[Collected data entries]
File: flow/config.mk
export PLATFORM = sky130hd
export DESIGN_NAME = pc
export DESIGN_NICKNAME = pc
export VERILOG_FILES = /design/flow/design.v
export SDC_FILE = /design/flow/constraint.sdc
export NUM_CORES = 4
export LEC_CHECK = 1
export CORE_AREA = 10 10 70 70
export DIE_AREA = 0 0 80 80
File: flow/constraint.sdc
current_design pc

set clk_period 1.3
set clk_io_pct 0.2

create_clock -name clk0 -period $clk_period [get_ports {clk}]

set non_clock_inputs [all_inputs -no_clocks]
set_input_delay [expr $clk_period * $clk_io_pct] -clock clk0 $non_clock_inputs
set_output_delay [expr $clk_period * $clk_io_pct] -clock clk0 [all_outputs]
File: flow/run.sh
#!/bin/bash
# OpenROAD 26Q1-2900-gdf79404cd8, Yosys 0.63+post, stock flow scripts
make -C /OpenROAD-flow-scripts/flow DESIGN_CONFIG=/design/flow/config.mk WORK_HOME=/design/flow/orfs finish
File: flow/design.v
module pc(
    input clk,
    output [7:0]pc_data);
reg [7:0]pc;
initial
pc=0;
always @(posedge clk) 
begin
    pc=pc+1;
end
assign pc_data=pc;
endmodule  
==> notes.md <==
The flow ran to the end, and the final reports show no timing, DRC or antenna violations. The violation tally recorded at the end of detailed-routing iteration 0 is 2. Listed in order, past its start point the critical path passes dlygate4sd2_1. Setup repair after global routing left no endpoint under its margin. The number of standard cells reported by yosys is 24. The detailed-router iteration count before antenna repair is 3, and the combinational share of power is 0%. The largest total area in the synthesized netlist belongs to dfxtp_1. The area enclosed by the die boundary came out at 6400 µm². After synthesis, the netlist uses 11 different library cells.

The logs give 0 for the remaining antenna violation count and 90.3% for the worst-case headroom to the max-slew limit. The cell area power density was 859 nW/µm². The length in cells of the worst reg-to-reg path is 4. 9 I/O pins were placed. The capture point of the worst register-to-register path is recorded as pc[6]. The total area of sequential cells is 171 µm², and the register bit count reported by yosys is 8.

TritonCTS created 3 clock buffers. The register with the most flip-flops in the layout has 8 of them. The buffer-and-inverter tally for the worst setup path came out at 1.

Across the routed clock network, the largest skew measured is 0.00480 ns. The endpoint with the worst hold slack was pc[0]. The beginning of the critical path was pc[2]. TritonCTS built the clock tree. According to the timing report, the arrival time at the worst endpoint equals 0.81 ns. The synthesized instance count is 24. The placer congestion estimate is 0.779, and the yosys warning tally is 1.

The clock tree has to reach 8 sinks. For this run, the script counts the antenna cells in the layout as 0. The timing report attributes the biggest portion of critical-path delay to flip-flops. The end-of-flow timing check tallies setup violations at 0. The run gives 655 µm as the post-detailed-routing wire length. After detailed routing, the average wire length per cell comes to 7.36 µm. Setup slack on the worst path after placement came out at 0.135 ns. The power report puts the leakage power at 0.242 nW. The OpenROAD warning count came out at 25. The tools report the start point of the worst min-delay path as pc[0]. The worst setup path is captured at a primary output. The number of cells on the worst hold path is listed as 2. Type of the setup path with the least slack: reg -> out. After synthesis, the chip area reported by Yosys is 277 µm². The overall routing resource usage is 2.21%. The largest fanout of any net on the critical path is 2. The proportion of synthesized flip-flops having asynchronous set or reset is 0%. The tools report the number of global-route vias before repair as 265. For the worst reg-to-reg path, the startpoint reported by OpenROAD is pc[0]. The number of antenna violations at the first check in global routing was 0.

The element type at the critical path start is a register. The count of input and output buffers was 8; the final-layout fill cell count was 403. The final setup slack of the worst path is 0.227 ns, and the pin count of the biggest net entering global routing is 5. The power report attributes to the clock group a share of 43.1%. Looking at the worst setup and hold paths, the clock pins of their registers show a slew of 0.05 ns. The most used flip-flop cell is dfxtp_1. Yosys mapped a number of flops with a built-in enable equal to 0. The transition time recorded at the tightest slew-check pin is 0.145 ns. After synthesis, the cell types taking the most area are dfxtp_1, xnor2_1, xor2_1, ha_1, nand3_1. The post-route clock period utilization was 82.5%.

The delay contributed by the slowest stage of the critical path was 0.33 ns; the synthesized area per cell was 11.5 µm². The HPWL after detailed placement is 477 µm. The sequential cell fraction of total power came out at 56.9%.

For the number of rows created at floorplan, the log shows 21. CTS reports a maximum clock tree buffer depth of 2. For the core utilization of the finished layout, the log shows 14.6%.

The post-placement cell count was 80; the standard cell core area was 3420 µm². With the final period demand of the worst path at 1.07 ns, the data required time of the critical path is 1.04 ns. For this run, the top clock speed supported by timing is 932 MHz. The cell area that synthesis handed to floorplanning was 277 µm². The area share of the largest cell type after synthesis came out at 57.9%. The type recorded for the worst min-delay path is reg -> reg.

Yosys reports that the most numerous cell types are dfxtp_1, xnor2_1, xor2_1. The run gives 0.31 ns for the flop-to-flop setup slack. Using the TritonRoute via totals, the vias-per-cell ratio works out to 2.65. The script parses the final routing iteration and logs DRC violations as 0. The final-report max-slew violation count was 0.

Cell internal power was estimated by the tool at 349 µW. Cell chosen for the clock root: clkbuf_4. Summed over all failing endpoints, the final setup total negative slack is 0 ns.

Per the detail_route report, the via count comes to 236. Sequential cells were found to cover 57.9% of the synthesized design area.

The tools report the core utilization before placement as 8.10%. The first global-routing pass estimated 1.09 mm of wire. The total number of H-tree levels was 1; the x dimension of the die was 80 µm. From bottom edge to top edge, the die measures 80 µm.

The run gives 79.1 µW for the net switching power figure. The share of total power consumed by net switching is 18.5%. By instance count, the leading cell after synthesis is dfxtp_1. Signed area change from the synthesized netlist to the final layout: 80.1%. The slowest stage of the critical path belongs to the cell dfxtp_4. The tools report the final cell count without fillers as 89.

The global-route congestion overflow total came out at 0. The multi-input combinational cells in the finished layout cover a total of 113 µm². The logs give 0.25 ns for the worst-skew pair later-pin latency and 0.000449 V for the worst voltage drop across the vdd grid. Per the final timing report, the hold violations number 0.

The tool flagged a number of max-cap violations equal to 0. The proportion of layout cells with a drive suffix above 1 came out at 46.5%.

--

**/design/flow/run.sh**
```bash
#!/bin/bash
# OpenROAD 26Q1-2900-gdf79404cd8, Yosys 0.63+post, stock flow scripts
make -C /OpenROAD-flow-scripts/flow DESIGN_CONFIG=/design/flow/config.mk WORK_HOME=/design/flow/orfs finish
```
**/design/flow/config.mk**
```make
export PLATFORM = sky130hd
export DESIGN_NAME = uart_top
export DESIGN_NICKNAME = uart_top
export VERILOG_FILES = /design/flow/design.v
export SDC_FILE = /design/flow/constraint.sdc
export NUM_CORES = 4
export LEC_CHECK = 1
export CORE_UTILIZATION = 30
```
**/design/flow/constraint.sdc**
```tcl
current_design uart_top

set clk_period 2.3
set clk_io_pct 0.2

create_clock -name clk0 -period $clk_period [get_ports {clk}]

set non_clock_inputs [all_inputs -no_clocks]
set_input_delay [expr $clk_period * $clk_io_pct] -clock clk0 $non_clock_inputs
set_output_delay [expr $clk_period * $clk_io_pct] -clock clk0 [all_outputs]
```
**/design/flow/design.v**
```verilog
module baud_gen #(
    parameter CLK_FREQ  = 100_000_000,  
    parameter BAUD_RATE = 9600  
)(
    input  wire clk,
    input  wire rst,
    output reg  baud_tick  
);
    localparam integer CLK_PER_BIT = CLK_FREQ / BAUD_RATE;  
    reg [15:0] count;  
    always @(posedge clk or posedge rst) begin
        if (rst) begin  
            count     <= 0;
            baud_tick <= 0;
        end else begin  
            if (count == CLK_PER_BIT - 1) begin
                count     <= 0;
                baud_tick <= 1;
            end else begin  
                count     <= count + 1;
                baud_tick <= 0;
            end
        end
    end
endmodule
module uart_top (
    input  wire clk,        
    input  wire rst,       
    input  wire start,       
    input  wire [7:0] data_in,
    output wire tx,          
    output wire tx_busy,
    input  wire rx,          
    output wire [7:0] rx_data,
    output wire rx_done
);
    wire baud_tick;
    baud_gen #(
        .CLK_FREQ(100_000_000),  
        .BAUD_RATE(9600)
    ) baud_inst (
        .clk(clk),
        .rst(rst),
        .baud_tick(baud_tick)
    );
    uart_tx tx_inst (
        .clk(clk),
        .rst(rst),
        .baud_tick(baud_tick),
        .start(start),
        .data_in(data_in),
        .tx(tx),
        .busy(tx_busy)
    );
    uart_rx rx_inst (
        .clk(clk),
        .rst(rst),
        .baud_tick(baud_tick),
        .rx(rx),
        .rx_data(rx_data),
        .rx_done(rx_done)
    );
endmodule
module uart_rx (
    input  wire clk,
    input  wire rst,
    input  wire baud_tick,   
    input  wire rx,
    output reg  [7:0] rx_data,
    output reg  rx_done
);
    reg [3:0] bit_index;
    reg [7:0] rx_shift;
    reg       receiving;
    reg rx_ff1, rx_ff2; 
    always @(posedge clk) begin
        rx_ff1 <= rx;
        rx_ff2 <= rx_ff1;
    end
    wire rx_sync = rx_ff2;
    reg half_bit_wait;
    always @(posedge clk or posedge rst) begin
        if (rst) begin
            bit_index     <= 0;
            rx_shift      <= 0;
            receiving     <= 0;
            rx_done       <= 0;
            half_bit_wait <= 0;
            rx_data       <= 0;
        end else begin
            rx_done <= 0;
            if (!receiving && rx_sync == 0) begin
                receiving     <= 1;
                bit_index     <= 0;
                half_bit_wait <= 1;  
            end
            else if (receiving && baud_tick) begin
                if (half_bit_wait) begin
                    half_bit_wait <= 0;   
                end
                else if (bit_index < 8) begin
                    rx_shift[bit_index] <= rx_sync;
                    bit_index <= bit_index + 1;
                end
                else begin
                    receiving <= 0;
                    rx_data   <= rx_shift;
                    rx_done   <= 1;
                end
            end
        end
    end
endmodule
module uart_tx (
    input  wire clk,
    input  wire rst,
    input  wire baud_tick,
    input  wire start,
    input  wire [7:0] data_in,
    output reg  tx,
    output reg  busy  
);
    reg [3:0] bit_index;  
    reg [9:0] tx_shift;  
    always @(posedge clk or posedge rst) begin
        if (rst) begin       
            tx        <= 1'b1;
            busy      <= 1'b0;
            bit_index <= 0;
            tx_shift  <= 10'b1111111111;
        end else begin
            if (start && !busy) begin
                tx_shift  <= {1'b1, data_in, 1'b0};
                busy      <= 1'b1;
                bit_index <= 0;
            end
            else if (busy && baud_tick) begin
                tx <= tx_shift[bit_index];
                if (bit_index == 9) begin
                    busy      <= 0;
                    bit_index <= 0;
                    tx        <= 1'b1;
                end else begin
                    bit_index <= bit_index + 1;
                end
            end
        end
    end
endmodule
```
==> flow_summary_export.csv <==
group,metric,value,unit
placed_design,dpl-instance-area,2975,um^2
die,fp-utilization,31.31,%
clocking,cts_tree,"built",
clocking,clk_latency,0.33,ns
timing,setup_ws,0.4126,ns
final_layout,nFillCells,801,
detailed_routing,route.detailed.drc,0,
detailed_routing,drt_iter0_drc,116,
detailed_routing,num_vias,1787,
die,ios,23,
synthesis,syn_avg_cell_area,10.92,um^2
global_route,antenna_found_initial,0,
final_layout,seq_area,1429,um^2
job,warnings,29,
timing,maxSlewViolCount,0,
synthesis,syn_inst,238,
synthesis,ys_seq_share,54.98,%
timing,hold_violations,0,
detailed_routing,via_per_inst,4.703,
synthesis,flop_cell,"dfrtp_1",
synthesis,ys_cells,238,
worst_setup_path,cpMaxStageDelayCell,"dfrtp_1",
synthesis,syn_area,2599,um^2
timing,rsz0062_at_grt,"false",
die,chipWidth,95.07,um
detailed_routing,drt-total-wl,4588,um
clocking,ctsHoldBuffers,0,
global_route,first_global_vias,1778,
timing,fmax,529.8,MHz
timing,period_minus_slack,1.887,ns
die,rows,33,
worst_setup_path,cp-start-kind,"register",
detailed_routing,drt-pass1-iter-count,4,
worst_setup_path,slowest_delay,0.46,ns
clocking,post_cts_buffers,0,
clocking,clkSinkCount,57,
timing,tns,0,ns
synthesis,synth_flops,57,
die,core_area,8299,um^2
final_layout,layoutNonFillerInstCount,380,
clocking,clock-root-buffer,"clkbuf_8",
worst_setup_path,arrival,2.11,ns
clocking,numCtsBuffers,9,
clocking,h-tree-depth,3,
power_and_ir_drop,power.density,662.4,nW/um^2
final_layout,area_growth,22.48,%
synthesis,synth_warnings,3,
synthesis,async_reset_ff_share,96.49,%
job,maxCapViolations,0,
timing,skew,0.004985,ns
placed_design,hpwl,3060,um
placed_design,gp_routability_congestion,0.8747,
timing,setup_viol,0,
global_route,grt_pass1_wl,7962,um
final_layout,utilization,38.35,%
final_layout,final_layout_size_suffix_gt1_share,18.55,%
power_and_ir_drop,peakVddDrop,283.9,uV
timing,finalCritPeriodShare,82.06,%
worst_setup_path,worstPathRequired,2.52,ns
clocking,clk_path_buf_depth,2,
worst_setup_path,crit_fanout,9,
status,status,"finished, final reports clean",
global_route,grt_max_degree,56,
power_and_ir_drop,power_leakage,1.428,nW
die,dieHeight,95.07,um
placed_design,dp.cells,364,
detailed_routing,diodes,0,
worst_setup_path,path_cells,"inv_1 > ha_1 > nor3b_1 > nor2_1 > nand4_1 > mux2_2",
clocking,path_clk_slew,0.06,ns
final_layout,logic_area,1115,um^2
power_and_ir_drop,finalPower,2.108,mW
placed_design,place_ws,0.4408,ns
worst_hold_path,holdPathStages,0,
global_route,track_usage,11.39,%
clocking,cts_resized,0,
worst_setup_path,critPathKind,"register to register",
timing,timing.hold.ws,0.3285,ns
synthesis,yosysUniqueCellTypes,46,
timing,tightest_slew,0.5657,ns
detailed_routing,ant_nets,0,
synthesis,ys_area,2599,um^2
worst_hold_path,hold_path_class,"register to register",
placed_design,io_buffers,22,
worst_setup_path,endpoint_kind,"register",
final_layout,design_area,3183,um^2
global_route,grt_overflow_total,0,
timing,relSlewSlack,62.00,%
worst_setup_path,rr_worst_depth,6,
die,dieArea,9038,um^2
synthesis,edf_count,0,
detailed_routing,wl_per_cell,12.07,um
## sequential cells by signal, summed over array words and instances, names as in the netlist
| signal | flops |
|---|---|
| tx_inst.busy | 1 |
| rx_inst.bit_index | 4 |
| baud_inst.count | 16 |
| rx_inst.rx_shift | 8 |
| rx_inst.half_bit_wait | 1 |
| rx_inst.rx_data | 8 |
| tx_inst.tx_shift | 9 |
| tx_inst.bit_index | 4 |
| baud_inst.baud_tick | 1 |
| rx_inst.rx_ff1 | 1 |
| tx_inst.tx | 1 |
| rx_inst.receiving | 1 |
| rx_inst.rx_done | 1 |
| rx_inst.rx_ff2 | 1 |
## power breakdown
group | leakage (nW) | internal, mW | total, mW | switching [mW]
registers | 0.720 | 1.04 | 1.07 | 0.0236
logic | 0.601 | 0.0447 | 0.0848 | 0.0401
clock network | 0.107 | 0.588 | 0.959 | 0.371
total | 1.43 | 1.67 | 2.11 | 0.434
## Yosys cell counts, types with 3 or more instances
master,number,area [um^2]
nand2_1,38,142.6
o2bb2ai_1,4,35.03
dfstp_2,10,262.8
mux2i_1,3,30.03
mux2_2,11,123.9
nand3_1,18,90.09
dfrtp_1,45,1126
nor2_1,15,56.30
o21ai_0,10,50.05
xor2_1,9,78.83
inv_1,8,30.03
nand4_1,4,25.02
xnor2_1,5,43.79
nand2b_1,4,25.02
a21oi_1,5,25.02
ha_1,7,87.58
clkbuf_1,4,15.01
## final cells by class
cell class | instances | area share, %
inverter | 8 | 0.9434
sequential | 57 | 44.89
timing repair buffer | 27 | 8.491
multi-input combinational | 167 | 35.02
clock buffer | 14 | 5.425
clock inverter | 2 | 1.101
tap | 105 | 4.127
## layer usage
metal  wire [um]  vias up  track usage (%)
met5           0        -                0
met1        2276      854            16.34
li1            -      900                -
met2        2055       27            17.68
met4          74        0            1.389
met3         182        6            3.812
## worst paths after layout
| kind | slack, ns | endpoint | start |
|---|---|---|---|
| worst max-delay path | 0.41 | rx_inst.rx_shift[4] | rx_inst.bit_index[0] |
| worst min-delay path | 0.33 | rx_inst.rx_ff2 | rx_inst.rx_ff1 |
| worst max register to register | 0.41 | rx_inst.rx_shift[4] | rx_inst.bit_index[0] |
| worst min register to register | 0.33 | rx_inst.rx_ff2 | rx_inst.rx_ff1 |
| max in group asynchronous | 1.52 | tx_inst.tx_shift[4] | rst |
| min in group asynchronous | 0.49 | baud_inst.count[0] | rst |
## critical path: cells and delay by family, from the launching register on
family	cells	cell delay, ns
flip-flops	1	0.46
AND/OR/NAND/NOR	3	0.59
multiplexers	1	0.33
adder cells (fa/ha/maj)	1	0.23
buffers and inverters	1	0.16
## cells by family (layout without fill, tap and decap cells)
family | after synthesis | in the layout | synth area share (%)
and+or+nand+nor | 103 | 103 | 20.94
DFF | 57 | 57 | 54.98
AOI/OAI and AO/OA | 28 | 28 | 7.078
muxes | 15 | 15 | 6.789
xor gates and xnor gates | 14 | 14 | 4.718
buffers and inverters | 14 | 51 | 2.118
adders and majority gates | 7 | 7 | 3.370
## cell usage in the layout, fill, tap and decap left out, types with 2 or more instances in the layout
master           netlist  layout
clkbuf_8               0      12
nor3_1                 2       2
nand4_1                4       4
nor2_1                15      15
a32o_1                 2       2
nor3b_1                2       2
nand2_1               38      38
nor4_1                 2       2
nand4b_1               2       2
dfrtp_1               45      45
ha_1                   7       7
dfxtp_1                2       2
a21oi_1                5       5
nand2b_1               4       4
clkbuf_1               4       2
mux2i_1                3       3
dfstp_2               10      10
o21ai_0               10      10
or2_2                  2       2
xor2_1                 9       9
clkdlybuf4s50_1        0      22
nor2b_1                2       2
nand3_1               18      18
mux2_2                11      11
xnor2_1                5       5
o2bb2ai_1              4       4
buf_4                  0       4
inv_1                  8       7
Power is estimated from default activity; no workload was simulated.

**PROBLEM TO SOLVE:**
All of the lines above that carry the string "iteration" need to be found and copied.

**ANSWER BOX:**
The flow ran to the end, and the final reports show no timing, DRC or antenna violations. The violation tally recorded at the end of detailed-routing iteration 0 is 2. Listed in order, past its start point the critical path passes dlygate4sd2_1. Setup repair after global routing left no endpoint under its margin. The number of standard cells reported by yosys is 24. The detailed-router iteration count before antenna repair is 3, and the combinational share of power is 0%. The largest total area in the synthesized netlist belongs to dfxtp_1. The area enclosed by the die boundary came out at 6400 µm². After synthesis, the netlist uses 11 different library cells.
Yosys reports that the most numerous cell types are dfxtp_1, xnor2_1, xor2_1. The run gives 0.31 ns for the flop-to-flop setup slack. Using the TritonRoute via totals, the vias-per-cell ratio works out to 2.65. The script parses the final routing iteration and logs DRC violations as 0. The final-report max-slew violation count was 0.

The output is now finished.